Work instructions:
All lines from the one with "6_report,i_digits_bcd[6],r_pend_bcd[6],0.07,3" through the last are to be given again exactly as they stand in the data below, and only those.

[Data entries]
______

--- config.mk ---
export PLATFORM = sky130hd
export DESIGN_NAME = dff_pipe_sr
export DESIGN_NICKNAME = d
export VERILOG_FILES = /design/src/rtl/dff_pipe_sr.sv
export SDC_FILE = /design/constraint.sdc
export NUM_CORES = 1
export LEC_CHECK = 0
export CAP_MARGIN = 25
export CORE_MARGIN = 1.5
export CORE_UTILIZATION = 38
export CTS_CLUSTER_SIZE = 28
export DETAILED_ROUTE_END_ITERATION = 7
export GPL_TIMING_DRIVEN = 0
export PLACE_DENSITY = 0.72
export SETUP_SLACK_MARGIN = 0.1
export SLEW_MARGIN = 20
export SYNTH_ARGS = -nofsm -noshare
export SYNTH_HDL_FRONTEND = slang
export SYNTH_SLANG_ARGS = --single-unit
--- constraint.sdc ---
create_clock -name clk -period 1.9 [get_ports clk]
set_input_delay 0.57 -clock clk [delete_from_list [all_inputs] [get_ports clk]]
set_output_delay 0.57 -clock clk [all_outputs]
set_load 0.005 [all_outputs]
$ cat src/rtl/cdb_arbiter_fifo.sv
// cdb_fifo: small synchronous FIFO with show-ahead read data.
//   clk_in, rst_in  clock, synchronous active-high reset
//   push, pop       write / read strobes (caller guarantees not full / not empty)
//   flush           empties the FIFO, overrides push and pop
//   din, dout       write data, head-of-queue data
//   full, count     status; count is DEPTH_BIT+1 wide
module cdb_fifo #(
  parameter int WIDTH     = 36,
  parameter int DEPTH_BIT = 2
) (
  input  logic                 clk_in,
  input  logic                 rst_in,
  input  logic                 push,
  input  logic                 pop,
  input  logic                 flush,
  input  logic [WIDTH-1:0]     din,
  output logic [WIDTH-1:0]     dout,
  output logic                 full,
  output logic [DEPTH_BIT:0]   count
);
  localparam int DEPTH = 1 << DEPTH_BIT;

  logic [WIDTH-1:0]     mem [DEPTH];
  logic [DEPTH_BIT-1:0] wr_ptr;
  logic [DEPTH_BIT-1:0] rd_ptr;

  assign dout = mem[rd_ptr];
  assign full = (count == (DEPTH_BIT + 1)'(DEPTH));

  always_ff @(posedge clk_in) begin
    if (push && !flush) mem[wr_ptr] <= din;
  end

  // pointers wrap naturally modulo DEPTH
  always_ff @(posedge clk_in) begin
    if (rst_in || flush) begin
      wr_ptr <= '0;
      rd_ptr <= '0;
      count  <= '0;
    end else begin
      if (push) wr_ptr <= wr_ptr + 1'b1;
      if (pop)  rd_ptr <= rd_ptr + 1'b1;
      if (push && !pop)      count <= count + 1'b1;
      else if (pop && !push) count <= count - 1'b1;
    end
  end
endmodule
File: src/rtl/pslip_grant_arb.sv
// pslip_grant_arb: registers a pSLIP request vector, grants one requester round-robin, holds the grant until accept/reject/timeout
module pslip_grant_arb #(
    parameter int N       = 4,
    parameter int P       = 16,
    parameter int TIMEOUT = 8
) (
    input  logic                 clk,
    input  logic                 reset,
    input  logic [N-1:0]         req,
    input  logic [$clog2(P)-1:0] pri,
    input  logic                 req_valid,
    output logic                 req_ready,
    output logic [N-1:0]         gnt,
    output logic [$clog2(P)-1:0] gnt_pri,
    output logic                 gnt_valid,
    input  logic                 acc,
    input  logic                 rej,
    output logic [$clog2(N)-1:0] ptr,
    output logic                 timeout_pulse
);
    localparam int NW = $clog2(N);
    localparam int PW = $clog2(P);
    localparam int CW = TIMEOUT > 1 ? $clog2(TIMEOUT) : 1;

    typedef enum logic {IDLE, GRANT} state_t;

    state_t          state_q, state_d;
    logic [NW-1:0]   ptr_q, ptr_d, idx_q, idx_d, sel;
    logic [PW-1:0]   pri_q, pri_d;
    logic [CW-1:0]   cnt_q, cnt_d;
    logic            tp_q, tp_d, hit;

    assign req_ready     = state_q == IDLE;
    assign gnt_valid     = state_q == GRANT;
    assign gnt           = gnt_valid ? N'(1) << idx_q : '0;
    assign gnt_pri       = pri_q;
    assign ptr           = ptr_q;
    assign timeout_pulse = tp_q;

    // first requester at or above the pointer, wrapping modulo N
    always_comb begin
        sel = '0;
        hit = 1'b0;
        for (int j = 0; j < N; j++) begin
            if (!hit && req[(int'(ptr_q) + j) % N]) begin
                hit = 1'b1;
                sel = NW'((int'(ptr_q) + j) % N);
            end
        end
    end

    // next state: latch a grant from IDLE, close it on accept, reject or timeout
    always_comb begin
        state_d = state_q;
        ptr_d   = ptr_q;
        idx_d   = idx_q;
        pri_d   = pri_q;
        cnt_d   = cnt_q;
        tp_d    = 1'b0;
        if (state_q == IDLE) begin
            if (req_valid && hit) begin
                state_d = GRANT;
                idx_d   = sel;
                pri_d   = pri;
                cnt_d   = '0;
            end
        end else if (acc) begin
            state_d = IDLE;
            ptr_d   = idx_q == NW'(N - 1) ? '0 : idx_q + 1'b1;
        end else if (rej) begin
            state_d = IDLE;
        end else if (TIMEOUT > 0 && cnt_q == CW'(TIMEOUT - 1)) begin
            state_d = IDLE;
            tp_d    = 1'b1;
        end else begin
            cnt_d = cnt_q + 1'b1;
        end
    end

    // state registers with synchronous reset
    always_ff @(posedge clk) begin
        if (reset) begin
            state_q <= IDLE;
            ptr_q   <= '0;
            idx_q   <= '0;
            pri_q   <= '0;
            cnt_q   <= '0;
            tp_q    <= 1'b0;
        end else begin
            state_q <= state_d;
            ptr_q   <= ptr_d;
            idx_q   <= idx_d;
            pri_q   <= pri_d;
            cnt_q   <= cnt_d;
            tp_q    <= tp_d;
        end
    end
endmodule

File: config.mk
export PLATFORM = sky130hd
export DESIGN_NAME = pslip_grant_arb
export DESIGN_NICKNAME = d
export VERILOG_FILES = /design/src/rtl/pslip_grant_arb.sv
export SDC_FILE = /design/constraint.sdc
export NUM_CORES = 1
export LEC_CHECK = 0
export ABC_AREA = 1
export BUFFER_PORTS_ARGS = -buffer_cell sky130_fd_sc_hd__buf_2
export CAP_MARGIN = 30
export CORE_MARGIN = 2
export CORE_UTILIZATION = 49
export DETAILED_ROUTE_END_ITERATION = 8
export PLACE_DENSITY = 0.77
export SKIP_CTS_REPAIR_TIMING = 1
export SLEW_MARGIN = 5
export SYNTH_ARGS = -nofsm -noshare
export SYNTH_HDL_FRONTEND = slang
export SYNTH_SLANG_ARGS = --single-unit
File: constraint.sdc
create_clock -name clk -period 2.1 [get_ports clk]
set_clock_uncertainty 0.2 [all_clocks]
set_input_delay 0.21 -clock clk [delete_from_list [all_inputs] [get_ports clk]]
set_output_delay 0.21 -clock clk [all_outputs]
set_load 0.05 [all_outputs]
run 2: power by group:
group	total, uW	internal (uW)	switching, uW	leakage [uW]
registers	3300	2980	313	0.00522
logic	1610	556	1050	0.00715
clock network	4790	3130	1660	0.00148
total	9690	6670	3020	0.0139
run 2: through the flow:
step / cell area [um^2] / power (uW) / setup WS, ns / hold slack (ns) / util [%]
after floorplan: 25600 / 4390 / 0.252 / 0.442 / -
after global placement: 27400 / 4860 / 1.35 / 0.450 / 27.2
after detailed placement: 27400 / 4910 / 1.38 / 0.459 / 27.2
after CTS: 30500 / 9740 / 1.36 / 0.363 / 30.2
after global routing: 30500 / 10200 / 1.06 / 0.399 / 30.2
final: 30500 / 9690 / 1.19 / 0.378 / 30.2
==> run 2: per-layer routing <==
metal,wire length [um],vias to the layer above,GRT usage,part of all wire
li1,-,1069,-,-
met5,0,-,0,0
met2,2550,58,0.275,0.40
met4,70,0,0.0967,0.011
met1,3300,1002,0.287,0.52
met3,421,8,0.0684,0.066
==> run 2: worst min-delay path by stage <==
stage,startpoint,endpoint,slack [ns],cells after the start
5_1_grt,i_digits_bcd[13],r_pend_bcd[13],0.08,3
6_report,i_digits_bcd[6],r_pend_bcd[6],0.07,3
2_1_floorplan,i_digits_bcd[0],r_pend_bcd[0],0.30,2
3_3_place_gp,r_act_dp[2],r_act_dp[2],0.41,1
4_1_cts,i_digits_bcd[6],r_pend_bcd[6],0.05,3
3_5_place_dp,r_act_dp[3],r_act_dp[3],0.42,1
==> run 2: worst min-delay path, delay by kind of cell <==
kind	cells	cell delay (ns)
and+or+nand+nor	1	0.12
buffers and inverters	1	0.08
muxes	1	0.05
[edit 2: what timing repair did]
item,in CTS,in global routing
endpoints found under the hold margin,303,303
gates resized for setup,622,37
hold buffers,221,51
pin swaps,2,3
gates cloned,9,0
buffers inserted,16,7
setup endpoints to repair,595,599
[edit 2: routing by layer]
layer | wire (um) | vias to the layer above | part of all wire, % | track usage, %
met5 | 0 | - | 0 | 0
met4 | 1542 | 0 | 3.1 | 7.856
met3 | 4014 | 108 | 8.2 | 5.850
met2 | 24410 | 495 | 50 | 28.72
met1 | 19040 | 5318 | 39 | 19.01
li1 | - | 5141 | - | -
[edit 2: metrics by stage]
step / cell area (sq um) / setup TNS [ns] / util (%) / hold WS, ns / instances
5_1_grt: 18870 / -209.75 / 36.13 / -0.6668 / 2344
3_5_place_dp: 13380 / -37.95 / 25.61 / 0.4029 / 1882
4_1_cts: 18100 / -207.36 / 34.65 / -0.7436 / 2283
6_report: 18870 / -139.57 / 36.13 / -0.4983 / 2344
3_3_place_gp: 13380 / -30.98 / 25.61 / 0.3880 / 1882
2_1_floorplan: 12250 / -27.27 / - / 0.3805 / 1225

______

The completed task:
6_report,i_digits_bcd[6],r_pend_bcd[6],0.07,3
2_1_floorplan,i_digits_bcd[0],r_pend_bcd[0],0.30,2
3_3_place_gp,r_act_dp[2],r_act_dp[2],0.41,1
4_1_cts,i_digits_bcd[6],r_pend_bcd[6],0.05,3
3_5_place_dp,r_act_dp[3],r_act_dp[3],0.42,1
==> run 2: worst min-delay path, delay by kind of cell <==
kind	cells	cell delay (ns)
and+or+nand+nor	1	0.12
buffers and inverters	1	0.08
muxes	1	0.05
[edit 2: what timing repair did]
item,in CTS,in global routing
endpoints found under the hold margin,303,303
gates resized for setup,622,37
hold buffers,221,51
pin swaps,2,3
gates cloned,9,0
buffers inserted,16,7
setup endpoints to repair,595,599
[edit 2: routing by layer]
layer | wire (um) | vias to the layer above | part of all wire, % | track usage, %
met5 | 0 | - | 0 | 0
met4 | 1542 | 0 | 3.1 | 7.856
met3 | 4014 | 108 | 8.2 | 5.850
met2 | 24410 | 495 | 50 | 28.72
met1 | 19040 | 5318 | 39 | 19.01
li1 | - | 5141 | - | -
[edit 2: metrics by stage]
step / cell area (sq um) / setup TNS [ns] / util (%) / hold WS, ns / instances
5_1_grt: 18870 / -209.75 / 36.13 / -0.6668 / 2344
3_5_place_dp: 13380 / -37.95 / 25.61 / 0.4029 / 1882
4_1_cts: 18100 / -207.36 / 34.65 / -0.7436 / 2283
6_report: 18870 / -139.57 / 36.13 / -0.4983 / 2344
3_3_place_gp: 13380 / -30.98 / 25.61 / 0.3880 / 1882
2_1_floorplan: 12250 / -27.27 / - / 0.3805 / 1225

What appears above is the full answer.